Myriam Sophia Lakshmi Quinio (born 16 July 1991), known professionally as Paris Laxmi is a dancer and actress born in France and settled in Kerala, India.
With her husband Kathakali dancer Pallippuram Sunil, she runs the Kalashakti School of Arts in Vaikom, Kerala.

== Biography ==
Paris Laxmi was born in Aix-en-Provence, France to Yves Quinio, a drama artist and poet and Patricia Quinio, a sculptor. Her younger brother Theo Elie Narayan, is a drummer in classical orchestra drums as well as Indian drums like Tabla and Mridangam. He trained under Mridangam Maestro Thiruvarur Bakthavathsalam, who gave his sister her stage name: 'Paris Laxmi'. Laxmi expressed her desire to dance even before she walked and never lost the passion for it. She visited India with her family annually since the age of 5. Due to their parents' attraction to India, Laxmi and her brother received a bi-cultural education, between France and India.

In France, she started training in Bharatanatyam with Armelle Choquard (disciple of V. S. Muthuswami Pillai and Sucheta Chapekar) from the age of 9 and later from Dominique Delorme (disciple of V. S. Muthuswami Pillai and Padma Subrahmanyam). She also trained under Sucheta Chapekar in Pune and at Dr. Padma Subrahmanyam's Nrithyodaya School of Dance in Chennai.

On September 14, 2012, at Vaikom Mahadeva temple, she married Pallippuram Sunil, Kathakali dancer from Kerala. Together they created in 2012 the Kalashakthi School Of Arts and inaugurated a theatre cum-class-room, the Kalashakthi Mandapam in 2014 in Vaikom, Kerala where they both teach their respective dance forms and organise Art performances and workshops.
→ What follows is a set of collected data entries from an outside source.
===== src/rtl/mouse_trakball_if.sv =====
// Bus between the OSD/mouse/joystick side and the trak-ball converter.
interface mouse_trakball_if;
  logic        enable;
  logic        halt;
  logic [24:0] ps2_mouse;
  logic [8:0]  joy_in;
  logic [8:0]  joy_out;
  logic        active;

  modport master (output enable, halt, ps2_mouse, joy_in, input joy_out, active);
  modport slave  (input enable, halt, ps2_mouse, joy_in, output joy_out, active);
endinterface
--- src/flat_wrapper.sv ---
// flat-port wrapper written by rule: the top's interface ports become plain ports
module color_fade_sequencer_flat import color_seq_pkg::*;
#(
   parameter int DUTY_W       = 8,
   parameter int N_COLORS     = 8,
   parameter int DWELL_CYCLES = 62_500_000,
   parameter int STEP_CYCLES  = 1_000_000,
   parameter int FADE_STEPS   = 16
)
  (clk, rst_n, bus_enable, bus_pause, bus_advance, bus_fade_en, bus_wr_en, bus_wr_addr, bus_wr_data, bus_r_duty, bus_g_duty, bus_b_duty, bus_color_idx, bus_color_change);
  color_fade_sequencer_if #(.DUTY_W(DUTY_W), .N_COLORS(N_COLORS)) bus_i ();
  input logic clk;
  input logic rst_n;
  input wire logic [$bits(bus_i.enable)-1:0] bus_enable;
  input wire logic [$bits(bus_i.pause)-1:0] bus_pause;
  input wire logic [$bits(bus_i.advance)-1:0] bus_advance;
  input wire logic [$bits(bus_i.fade_en)-1:0] bus_fade_en;
  input wire logic [$bits(bus_i.wr_en)-1:0] bus_wr_en;
  input wire logic [$bits(bus_i.wr_addr)-1:0] bus_wr_addr;
  input wire logic [$bits(bus_i.wr_data)-1:0] bus_wr_data;
  output wire logic [$bits(bus_i.r_duty)-1:0] bus_r_duty;
  output wire logic [$bits(bus_i.g_duty)-1:0] bus_g_duty;
  output wire logic [$bits(bus_i.b_duty)-1:0] bus_b_duty;
  output wire logic [$bits(bus_i.color_idx)-1:0] bus_color_idx;
  output wire logic [$bits(bus_i.color_change)-1:0] bus_color_change;
  assign bus_i.enable = bus_enable;
  assign bus_i.pause = bus_pause;
  assign bus_i.advance = bus_advance;
  assign bus_i.fade_en = bus_fade_en;
  assign bus_i.wr_en = bus_wr_en;
  assign bus_i.wr_addr = bus_wr_addr;
  assign bus_i.wr_data = bus_wr_data;
  assign bus_r_duty = bus_i.r_duty;
  assign bus_g_duty = bus_i.g_duty;
  assign bus_b_duty = bus_i.b_duty;
  assign bus_color_idx = bus_i.color_idx;
  assign bus_color_change = bus_i.color_change;
  color_fade_sequencer #(.DUTY_W(DUTY_W), .N_COLORS(N_COLORS), .DWELL_CYCLES(DWELL_CYCLES), .STEP_CYCLES(STEP_CYCLES), .FADE_STEPS(FADE_STEPS)) u_core (.clk(clk), .rst_n(rst_n), .bus(bus_i));
endmodule
--- config.mk ---
export PLATFORM = sky130hd
export DESIGN_NAME = color_fade_sequencer_flat
export DESIGN_NICKNAME = d
export VERILOG_FILES = /design/src/rtl/color_seq_pkg.sv /design/src/rtl/color_fade_sequencer_if.sv /design/src/rtl/color_blend.sv /design/src/rtl/color_fade_sequencer.sv /design/src/flat_wrapper.sv
export SDC_FILE = /design/constraint.sdc
export NUM_CORES = 1
export LEC_CHECK = 0
export ABC_AREA = 1
export ABC_CLOCK_PERIOD_IN_PS = 6500
export CELL_PAD_IN_SITES_DETAIL_PLACEMENT = 1
export CELL_PAD_IN_SITES_GLOBAL_PLACEMENT = 1
export CORE_ASPECT_RATIO = 0.7
export CORE_UTILIZATION = 40
export DETAILED_ROUTE_END_ITERATION = 8
export PLACE_DENSITY = 0.85
export SLEW_MARGIN = 20
export SYNTH_ARGS = -nofsm -noshare
export SYNTH_HDL_FRONTEND = slang
export SYNTH_SLANG_ARGS = --single-unit
--- constraint.sdc ---
create_clock -name clk -period 6.5 [get_ports clk]
set_input_delay 1.3 -clock clk [delete_from_list [all_inputs] [get_ports clk]]
set_output_delay 1.3 -clock clk [all_outputs]
set_load 0.02 [all_outputs]
<file path="src/rtl/sign_narrow_tx.sv">
// sign_narrow_tx: splits 32-bit words into a 16-bit halfword stream.
// A word that survives 16->32 sign extension unchanged goes out as one
// beat tagged out_ext=1. Any other word goes out as two beats, high half
// first. Bit 0 is the MSB on every bus.
// Optional feature macro: SIGN_NARROW_STATS_EN adds saturating
// cnt_short / cnt_long word counters.
module sign_narrow_tx (
  input  logic        clk,
  input  logic        rst,
  input  logic        in_valid,
  output logic        in_ready,
  input  logic [0:31] in_data,
  output logic        out_valid,
  input  logic        out_ready,
  output logic [0:15] out_data,
  output logic        out_ext,
  output logic        out_last
`ifdef SIGN_NARROW_STATS_EN
  ,
  output logic [0:15] cnt_short,
  output logic [0:15] cnt_long
`endif
);

  typedef enum logic [1:0] {
    ST_EMPTY,
    ST_SHORT,
    ST_HI,
    ST_LO
  } state_t;

  state_t      state;
  state_t      state_nxt;
  logic [0:31] hold;
  logic        accept;
  logic        in_short;

  // A word is short when its top 17 bits are all copies of the sign bit.
  assign in_short = (in_data[0:16] == 17'h00000) || (in_data[0:16] == 17'h1ffff);
  assign accept   = in_valid && in_ready;

  // Space opens up when idle, or when the final beat leaves this cycle.
  always_comb begin
    in_ready = 1'b0;
    if (!rst) begin
      if (state == ST_EMPTY)
        in_ready = 1'b1;
      else if ((state == ST_SHORT || state == ST_LO) && out_ready)
        in_ready = 1'b1;
    end
  end

  // Next-state selection; a new word can replace the final beat with no bubble.
  always_comb begin
    state_nxt = state;
    case (state)
      ST_EMPTY: begin
        if (accept)
          state_nxt = in_short ? ST_SHORT : ST_HI;
      end
      ST_SHORT, ST_LO: begin
        if (out_ready) begin
          if (accept)
            state_nxt = in_short ? ST_SHORT : ST_HI;
          else
            state_nxt = ST_EMPTY;
        end
      end
      ST_HI: begin
        if (out_ready)
          state_nxt = ST_LO;
      end
      default: state_nxt = ST_EMPTY;
    endcase
  end

  // Beat presentation; everything is driven to zero while idle.
  always_comb begin
    out_valid = 1'b0;
    out_data  = 16'h0000;
    out_ext   = 1'b0;
    out_last  = 1'b0;
    case (state)
      ST_SHORT: begin
        out_valid = 1'b1;
        out_data  = hold[16:31];
        out_ext   = 1'b1;
        out_last  = 1'b1;
      end
      ST_HI: begin
        out_valid = 1'b1;
        out_data  = hold[0:15];
      end
      ST_LO: begin
        out_valid = 1'b1;
        out_data  = hold[16:31];
        out_last  = 1'b1;
      end
      default: begin
        out_valid = 1'b0;
      end
    endcase
  end

  // State register; reset discards any word in flight, even between beats.
  always_ff @(posedge clk) begin
    if (rst)
      state <= ST_EMPTY;
    else
      state <= state_nxt;
  end

  // Holding register captures the word only on an accepted handshake.
  always_ff @(posedge clk) begin
    if (rst)
      hold <= 32'h00000000;
    else if (accept)
      hold <= in_data;
  end

`ifdef SIGN_NARROW_STATS_EN
  // Saturating per-class word counters, bumped on the accept cycle.
  always_ff @(posedge clk) begin
    if (rst) begin
      cnt_short <= 16'h0000;
      cnt_long  <= 16'h0000;
    end else if (accept) begin
      if (in_short) begin
        if (cnt_short != 16'hffff)
          cnt_short <= cnt_short + 16'h0001;
      end else begin
        if (cnt_long != 16'hffff)
          cnt_long <= cnt_long + 16'h0001;
      end
    end
  end
`endif

endmodule

</file>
Paris Laxmi made her debut in Amal Neerad's Big B and then gained attention by her role in Anjali Menon's Bangalore Days as Kuttan's Michelle.

== Dance career ==
Paris Laxmi has been trained in various dance styles: Ballet, Jazz, Contemporary, Flamenco and Hip-hop from the age of five; and Bharatanatyam from the age of nine.

Laxmi is an active and well-known dancer who has performed throughout India and abroad as a Bharatanatyam soloist and with her husband Pallippuram Sunil.

Sunil and Laxmi created the duet 'Sangamam' in 2012 and in 2015 their first creation, Krishna Mayam, a classical dance fusion of Kathakali and Bharatanatyam showcasing stories and manifestations of Lord Krishna with compositions from the Kathakali and Bharatanatyam repertoires. 'Sangamam - Krishna Mayam' has toured all over India, Gulf countries and Europe since 2015 for various temples, theatres, associations and festivals like Soorya Festival.

Laxmi has also presented a Contemporary dance creation called 'Seasons on Earth' in 2016 at Kalashakti Mandapam in Vaikom and the Kerala Museum in Kochi; and a Flamenco dance creation in 2017 at Kalashakti Mandapam and Kala Ghoda Festival, Mumbai.

== Filmography ==
- Note: All works are in Malayalam, unless otherwise noted.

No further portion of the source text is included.